> **TASK GOAL**:
Going down the listing below, print exactly each line from the one with "[metrics by stage]" up to and including the one with "min in group", and skip the rest.

> **DATA**:
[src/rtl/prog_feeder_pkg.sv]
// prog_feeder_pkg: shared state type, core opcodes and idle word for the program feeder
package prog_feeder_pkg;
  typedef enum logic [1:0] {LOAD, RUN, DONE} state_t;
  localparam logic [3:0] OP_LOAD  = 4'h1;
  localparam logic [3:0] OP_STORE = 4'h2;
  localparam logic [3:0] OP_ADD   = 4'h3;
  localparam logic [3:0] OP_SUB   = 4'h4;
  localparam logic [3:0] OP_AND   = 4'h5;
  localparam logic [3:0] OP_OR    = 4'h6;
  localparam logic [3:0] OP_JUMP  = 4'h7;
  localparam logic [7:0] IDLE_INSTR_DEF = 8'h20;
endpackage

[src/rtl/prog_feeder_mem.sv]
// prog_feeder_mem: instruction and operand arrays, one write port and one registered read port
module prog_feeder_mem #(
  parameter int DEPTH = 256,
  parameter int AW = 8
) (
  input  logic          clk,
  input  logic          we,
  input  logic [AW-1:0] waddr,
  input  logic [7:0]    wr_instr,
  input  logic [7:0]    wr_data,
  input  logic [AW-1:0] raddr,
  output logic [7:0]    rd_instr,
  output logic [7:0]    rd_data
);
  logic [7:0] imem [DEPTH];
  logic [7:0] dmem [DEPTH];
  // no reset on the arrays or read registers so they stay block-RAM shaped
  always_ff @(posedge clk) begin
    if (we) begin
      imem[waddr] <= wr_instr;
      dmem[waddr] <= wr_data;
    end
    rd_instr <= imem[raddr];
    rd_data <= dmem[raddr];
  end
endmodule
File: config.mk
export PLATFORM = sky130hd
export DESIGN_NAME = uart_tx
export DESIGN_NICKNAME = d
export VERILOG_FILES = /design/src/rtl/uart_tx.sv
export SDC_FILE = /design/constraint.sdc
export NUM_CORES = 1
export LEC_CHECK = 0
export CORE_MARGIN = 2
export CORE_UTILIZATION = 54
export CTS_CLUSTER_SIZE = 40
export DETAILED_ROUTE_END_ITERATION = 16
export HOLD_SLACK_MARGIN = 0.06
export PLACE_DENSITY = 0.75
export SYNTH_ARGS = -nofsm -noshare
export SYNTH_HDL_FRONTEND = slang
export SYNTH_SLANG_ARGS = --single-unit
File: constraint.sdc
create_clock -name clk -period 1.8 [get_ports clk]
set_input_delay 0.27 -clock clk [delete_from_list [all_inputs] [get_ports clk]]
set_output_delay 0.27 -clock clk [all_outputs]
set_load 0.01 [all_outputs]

---

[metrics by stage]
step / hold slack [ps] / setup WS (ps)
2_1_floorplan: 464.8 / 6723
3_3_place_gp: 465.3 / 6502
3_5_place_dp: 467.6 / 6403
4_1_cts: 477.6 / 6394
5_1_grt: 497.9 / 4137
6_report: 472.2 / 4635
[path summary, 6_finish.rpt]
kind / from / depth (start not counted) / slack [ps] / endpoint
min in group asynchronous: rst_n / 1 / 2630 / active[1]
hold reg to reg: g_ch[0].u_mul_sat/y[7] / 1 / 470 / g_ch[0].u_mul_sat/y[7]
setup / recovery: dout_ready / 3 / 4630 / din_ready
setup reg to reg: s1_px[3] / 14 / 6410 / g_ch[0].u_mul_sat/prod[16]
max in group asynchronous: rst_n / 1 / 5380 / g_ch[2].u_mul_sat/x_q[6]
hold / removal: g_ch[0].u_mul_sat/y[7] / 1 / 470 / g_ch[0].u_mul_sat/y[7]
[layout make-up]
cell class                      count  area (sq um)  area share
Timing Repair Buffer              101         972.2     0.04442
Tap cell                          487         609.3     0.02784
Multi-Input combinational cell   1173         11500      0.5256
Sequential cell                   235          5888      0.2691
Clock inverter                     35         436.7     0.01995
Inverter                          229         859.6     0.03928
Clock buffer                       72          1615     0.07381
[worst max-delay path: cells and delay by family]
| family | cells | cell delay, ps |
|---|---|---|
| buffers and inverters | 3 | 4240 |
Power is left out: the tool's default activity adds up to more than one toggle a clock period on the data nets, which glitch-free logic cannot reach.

> **ANSWER SPACE**:
[metrics by stage]
step / hold slack [ps] / setup WS (ps)
2_1_floorplan: 464.8 / 6723
3_3_place_gp: 465.3 / 6502
3_5_place_dp: 467.6 / 6403
4_1_cts: 477.6 / 6394
5_1_grt: 497.9 / 4137
6_report: 472.2 / 4635
[path summary, 6_finish.rpt]
kind / from / depth (start not counted) / slack [ps] / endpoint
min in group asynchronous: rst_n / 1 / 2630 / active[1]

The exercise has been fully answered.